Take the lines below beginning at the line that has "Context: an optimization" and stopping after the line that has "export DESIGN_NICKNAME = top", and print them exactly as they are, with no other lines.

## Data extract:
──────────
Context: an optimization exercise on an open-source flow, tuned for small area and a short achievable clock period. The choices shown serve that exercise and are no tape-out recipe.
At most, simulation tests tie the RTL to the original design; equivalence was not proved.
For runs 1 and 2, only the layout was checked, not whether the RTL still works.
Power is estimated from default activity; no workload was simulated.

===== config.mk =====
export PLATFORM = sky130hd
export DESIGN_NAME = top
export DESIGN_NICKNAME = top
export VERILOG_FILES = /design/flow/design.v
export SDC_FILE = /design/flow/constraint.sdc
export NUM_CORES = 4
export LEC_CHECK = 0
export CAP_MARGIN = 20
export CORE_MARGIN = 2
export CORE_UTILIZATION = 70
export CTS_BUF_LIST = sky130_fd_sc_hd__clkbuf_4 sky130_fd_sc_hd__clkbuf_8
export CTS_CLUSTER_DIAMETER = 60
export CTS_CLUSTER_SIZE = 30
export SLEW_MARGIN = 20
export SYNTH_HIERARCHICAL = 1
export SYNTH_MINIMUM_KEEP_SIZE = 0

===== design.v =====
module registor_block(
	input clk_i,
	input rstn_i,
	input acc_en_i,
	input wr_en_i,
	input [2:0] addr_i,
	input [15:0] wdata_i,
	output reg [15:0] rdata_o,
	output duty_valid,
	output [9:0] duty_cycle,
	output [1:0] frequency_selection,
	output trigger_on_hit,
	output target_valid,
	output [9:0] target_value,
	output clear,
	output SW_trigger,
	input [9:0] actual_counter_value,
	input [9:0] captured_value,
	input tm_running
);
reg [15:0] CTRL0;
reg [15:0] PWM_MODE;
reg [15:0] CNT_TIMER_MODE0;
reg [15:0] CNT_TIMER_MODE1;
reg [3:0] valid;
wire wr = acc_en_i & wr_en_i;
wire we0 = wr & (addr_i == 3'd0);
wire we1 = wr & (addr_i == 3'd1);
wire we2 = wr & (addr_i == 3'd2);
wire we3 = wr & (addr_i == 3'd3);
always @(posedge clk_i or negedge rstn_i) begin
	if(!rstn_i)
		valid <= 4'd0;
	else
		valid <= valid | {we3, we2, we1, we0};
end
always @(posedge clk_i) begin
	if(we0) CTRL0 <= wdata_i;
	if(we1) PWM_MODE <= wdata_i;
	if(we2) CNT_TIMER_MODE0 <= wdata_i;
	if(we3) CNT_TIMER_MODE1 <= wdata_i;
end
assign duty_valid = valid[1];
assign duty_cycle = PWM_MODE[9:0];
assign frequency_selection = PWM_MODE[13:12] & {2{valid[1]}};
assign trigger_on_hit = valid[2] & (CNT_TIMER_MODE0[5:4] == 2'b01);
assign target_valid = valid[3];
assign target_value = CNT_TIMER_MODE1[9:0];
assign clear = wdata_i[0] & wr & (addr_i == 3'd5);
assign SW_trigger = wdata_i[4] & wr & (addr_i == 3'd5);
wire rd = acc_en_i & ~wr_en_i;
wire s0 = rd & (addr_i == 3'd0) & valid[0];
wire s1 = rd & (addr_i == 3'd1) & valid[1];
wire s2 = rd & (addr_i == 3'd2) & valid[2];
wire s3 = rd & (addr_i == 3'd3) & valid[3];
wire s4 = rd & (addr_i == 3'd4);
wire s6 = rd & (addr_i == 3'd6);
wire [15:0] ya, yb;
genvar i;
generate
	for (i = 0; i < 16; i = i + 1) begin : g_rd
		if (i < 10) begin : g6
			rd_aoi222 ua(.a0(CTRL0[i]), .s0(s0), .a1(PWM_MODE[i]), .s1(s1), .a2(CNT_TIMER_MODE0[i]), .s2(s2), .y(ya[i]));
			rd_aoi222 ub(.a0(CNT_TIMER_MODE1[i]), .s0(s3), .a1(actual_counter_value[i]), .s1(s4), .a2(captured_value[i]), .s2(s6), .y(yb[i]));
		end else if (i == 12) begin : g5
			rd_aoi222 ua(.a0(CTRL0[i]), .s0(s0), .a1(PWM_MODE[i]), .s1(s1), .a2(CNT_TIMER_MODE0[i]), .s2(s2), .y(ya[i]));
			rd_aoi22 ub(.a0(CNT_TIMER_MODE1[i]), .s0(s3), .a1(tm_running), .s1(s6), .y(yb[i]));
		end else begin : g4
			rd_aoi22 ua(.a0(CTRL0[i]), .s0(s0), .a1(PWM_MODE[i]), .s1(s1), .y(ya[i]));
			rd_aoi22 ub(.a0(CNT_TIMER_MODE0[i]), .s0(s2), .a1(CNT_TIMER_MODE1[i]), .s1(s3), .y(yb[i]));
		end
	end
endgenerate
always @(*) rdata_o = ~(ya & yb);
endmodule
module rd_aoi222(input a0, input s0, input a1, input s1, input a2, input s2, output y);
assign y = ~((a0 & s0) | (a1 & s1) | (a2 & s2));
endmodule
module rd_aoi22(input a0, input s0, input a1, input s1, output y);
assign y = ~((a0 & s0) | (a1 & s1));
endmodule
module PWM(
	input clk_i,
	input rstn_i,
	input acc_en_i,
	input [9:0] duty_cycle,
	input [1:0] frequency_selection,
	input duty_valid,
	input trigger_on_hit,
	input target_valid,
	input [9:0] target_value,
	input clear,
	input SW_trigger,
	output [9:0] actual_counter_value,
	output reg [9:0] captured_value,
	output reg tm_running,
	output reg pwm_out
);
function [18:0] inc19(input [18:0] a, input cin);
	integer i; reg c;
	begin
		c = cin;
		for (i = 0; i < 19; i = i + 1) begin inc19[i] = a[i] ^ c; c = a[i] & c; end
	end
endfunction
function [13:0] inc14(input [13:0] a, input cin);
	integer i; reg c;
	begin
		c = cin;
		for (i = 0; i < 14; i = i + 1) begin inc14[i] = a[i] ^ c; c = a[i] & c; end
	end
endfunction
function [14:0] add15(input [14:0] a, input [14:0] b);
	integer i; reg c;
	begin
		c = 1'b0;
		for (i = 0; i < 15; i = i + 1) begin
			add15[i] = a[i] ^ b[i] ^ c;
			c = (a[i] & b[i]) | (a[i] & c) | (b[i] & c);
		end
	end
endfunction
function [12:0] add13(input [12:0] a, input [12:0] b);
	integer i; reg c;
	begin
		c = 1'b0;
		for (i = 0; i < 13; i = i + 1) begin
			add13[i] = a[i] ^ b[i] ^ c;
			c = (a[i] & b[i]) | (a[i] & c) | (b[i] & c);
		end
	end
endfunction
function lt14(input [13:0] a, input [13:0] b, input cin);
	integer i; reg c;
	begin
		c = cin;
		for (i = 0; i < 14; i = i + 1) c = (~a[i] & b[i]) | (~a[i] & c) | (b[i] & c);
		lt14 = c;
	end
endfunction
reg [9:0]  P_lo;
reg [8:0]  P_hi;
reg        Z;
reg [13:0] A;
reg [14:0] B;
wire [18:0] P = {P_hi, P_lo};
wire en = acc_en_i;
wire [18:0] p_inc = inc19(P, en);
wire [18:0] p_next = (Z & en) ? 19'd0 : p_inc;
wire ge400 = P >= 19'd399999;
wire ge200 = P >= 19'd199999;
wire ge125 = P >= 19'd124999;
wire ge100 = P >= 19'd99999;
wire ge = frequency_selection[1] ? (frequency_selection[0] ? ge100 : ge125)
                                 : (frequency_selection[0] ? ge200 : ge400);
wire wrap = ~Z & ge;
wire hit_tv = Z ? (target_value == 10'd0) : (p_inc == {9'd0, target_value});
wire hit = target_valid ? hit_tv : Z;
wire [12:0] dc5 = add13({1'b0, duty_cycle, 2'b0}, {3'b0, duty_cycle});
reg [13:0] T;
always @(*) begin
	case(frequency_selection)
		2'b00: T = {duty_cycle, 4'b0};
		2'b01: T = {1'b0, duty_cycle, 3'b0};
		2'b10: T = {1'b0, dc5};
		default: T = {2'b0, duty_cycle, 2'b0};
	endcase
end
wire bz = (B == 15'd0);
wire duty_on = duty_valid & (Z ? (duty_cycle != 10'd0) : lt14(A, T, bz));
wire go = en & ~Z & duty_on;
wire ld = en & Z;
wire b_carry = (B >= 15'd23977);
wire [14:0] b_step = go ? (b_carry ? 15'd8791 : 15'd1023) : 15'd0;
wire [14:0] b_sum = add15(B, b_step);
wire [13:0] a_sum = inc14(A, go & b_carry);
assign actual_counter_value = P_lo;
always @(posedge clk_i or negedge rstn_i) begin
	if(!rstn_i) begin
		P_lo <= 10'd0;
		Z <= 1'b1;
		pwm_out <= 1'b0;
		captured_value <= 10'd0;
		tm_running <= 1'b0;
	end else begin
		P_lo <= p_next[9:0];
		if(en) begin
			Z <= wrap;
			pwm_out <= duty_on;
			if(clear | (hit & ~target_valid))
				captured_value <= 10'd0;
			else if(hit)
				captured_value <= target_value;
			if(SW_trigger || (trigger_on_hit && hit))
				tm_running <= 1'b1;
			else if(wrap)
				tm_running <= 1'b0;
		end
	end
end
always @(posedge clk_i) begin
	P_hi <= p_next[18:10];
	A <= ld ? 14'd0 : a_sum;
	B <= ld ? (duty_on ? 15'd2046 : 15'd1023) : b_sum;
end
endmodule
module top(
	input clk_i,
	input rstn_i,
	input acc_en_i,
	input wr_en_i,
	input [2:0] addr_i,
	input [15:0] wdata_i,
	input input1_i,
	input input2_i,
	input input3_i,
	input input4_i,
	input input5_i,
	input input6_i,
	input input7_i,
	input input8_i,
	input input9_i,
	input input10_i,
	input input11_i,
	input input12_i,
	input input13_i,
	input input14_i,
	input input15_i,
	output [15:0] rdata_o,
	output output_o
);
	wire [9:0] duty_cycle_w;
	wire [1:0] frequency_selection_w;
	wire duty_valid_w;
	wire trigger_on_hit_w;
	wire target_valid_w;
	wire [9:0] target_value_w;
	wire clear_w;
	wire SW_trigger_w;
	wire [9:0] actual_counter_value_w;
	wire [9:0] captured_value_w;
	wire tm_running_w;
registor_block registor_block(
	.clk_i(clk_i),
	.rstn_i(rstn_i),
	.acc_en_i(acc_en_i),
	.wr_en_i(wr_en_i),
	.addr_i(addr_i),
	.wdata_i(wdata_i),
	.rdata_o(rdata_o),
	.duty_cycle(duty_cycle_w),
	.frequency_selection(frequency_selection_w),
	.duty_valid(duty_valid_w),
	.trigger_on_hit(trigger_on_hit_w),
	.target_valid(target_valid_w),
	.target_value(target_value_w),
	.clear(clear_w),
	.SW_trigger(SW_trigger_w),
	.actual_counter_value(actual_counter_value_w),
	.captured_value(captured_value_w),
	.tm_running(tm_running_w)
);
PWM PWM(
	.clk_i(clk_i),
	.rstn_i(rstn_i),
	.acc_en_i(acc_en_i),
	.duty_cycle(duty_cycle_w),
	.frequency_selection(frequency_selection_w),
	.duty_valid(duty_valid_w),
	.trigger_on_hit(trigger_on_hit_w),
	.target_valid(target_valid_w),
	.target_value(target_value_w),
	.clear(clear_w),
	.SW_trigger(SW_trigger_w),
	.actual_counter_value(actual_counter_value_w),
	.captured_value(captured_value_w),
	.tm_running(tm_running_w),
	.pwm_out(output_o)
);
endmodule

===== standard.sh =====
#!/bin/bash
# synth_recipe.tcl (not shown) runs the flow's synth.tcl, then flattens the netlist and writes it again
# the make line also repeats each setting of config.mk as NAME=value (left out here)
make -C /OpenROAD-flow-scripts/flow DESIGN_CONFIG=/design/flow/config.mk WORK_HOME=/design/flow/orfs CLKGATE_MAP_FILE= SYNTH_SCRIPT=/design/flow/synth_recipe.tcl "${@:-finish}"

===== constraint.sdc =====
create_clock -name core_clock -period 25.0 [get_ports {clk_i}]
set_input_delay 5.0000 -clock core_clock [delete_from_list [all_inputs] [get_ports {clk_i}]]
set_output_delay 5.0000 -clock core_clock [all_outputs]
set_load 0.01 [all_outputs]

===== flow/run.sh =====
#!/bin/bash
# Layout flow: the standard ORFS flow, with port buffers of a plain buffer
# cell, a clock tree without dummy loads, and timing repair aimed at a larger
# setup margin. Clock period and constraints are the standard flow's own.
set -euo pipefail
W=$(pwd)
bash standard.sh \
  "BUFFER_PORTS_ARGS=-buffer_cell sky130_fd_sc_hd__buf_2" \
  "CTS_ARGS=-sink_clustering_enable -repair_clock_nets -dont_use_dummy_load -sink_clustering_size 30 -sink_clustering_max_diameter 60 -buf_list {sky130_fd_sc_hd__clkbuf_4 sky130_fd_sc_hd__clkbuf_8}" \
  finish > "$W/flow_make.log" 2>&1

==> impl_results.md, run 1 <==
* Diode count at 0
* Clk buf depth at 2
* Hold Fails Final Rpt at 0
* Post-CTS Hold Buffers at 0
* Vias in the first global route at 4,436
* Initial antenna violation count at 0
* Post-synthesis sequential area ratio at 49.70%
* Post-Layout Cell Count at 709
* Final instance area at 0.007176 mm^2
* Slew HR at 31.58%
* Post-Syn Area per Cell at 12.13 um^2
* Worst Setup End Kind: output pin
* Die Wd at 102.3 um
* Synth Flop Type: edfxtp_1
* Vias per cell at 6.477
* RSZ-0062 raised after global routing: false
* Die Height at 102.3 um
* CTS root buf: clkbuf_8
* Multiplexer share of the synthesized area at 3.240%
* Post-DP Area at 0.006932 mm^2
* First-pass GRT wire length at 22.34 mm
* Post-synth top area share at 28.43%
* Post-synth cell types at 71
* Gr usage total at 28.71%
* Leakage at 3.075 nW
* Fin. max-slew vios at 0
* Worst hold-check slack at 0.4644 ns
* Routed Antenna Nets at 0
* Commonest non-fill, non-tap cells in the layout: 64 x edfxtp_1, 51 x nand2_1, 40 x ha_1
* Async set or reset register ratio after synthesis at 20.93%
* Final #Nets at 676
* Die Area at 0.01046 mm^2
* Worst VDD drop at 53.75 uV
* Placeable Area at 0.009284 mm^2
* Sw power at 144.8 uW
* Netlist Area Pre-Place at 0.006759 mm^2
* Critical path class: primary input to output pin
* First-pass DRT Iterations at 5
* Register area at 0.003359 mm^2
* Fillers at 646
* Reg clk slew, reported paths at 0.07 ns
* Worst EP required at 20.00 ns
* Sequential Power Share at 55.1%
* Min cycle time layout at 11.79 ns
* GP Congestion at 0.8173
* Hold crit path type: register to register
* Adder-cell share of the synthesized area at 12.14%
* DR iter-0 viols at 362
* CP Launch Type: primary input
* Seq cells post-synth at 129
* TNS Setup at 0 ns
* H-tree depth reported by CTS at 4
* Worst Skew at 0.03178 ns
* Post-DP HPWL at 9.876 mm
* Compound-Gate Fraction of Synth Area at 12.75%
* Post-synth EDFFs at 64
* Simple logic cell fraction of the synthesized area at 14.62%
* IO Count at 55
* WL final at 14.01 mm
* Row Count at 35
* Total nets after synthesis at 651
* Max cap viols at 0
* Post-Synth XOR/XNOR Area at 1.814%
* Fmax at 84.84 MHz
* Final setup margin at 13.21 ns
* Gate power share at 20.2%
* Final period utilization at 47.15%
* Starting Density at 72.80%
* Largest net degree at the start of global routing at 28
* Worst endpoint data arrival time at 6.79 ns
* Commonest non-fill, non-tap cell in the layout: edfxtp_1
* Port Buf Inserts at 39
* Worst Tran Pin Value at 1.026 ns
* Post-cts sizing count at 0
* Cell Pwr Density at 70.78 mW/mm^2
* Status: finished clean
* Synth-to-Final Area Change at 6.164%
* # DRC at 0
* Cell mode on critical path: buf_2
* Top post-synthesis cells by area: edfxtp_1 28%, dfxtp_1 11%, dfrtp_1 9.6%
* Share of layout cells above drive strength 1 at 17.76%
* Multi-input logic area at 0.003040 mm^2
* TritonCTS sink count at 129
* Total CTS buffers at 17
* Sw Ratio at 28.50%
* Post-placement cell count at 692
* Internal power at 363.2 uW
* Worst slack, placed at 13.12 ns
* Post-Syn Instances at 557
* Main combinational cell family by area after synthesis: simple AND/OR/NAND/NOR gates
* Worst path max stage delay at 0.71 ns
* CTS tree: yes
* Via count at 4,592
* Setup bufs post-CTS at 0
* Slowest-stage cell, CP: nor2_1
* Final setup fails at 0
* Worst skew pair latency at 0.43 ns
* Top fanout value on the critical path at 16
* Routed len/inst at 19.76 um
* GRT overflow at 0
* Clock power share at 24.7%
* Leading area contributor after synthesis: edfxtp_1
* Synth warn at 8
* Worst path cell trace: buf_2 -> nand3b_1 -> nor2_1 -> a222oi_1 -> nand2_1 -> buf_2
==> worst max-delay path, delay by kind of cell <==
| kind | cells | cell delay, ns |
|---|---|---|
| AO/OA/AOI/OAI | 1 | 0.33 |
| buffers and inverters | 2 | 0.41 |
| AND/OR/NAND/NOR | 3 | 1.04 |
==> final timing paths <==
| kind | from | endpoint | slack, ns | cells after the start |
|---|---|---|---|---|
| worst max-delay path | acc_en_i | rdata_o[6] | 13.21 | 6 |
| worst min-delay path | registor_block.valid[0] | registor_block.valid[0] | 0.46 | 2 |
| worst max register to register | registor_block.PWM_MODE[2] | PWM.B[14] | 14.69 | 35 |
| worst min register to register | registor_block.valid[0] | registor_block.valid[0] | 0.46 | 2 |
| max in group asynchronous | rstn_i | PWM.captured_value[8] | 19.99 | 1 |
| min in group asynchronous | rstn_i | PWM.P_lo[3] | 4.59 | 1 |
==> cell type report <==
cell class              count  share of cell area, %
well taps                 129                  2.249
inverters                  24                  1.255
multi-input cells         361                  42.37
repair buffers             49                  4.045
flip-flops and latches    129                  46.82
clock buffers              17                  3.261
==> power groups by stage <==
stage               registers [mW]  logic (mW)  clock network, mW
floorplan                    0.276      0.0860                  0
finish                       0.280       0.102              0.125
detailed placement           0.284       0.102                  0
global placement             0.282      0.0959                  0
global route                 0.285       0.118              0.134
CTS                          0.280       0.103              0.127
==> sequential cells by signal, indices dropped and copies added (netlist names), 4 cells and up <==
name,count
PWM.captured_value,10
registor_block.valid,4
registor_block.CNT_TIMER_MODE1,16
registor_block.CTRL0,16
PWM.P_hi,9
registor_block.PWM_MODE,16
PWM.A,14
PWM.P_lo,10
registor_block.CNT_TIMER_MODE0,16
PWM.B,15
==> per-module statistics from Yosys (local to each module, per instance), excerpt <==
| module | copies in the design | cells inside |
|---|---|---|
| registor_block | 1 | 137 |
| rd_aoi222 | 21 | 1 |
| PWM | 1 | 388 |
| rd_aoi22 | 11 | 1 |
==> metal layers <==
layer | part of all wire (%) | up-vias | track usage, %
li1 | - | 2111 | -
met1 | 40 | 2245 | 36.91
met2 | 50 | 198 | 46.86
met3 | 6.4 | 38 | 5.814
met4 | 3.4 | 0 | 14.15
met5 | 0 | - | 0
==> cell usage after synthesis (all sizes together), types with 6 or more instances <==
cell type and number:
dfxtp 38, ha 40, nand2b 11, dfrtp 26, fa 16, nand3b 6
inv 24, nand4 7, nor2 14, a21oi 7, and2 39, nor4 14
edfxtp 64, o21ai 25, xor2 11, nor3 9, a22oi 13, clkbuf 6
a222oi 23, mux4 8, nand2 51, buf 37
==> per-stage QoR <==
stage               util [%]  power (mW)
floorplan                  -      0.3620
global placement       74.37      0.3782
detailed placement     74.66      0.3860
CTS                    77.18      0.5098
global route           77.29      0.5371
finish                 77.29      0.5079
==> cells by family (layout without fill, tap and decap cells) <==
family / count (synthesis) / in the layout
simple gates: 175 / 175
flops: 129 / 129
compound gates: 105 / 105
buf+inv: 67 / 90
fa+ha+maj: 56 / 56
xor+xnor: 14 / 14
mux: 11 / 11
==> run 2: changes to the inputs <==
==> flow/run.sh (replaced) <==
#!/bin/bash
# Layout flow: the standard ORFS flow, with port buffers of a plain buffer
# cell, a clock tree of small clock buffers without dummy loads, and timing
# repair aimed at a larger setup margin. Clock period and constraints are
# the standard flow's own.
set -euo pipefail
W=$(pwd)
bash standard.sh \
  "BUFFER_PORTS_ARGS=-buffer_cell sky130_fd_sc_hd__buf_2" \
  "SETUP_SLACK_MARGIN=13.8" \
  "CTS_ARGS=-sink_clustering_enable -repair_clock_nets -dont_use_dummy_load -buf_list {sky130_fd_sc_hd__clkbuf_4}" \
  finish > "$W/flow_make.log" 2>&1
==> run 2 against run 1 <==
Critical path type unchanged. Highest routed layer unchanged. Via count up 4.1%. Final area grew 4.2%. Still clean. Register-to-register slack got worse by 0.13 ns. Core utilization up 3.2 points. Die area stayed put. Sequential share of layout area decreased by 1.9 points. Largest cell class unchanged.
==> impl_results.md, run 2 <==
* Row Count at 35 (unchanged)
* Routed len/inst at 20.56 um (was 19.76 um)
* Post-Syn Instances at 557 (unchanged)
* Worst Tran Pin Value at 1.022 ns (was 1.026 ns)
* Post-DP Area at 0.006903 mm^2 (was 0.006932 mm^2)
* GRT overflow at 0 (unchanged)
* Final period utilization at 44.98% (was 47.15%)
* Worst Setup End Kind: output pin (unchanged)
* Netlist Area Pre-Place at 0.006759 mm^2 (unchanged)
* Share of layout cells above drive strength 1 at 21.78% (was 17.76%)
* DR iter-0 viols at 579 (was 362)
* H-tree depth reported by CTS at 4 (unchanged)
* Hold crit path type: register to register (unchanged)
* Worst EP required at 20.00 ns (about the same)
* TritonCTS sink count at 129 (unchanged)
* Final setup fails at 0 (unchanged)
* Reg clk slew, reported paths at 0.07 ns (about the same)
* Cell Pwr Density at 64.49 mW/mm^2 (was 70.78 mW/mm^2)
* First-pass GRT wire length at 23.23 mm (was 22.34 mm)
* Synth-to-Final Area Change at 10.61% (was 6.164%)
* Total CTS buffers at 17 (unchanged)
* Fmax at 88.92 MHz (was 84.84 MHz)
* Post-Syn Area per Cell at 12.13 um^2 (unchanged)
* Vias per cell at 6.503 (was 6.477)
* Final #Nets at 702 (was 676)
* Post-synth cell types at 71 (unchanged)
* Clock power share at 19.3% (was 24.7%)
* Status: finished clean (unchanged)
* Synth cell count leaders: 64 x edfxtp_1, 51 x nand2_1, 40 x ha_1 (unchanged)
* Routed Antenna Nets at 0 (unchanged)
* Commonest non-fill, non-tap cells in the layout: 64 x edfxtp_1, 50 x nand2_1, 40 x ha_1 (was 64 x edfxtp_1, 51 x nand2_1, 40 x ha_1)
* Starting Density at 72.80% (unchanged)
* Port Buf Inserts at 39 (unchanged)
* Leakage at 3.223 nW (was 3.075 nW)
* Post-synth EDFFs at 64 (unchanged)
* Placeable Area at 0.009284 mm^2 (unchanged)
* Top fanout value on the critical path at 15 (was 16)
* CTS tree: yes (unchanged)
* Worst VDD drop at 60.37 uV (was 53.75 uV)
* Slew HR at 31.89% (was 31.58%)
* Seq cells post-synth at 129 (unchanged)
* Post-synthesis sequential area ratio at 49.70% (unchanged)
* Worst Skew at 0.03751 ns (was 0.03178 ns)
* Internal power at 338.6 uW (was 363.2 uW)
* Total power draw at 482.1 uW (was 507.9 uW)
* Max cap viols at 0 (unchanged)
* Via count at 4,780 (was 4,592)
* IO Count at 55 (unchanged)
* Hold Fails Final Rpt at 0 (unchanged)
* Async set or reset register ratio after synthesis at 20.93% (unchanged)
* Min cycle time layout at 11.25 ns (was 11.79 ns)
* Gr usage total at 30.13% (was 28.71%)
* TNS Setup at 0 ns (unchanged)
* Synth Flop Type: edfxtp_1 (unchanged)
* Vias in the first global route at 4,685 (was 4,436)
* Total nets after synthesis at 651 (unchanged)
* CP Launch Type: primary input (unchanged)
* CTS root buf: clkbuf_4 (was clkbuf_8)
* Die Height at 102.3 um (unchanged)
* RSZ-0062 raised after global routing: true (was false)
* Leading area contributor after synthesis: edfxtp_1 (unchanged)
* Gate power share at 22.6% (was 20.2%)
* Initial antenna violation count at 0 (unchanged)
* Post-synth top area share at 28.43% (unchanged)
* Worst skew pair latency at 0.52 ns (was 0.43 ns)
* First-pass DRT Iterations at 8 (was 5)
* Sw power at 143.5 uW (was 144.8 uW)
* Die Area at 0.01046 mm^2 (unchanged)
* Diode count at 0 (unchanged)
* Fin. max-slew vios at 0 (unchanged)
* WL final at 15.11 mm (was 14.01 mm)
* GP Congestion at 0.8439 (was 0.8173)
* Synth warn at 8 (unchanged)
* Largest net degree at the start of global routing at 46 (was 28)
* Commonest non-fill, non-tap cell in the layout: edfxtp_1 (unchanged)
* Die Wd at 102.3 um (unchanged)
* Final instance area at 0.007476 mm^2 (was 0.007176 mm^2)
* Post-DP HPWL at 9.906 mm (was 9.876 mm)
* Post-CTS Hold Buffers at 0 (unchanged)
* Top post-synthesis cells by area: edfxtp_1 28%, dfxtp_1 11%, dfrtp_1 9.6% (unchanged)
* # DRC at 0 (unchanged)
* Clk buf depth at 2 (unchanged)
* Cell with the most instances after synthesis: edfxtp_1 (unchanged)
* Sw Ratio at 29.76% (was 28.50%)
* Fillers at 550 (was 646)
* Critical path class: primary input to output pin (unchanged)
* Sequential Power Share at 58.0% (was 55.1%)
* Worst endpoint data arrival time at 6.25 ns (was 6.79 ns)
──────────
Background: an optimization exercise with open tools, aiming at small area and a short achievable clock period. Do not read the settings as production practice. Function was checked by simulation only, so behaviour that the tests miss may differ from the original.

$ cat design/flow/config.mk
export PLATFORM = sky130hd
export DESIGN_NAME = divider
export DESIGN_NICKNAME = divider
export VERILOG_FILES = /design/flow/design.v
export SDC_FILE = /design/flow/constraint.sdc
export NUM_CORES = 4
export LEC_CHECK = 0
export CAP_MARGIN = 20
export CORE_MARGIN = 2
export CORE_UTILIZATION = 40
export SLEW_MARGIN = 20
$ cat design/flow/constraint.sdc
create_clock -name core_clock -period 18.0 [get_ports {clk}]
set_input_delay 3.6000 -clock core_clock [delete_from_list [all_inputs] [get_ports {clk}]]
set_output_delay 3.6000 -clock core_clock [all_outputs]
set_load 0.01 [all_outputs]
──────────
## Your solution:
Context: an optimization exercise on an open-source flow, tuned for small area and a short achievable clock period. The choices shown serve that exercise and are no tape-out recipe.
At most, simulation tests tie the RTL to the original design; equivalence was not proved.
For runs 1 and 2, only the layout was checked, not whether the RTL still works.
Power is estimated from default activity; no workload was simulated.

===== config.mk =====
export PLATFORM = sky130hd
export DESIGN_NAME = top
export DESIGN_NICKNAME = top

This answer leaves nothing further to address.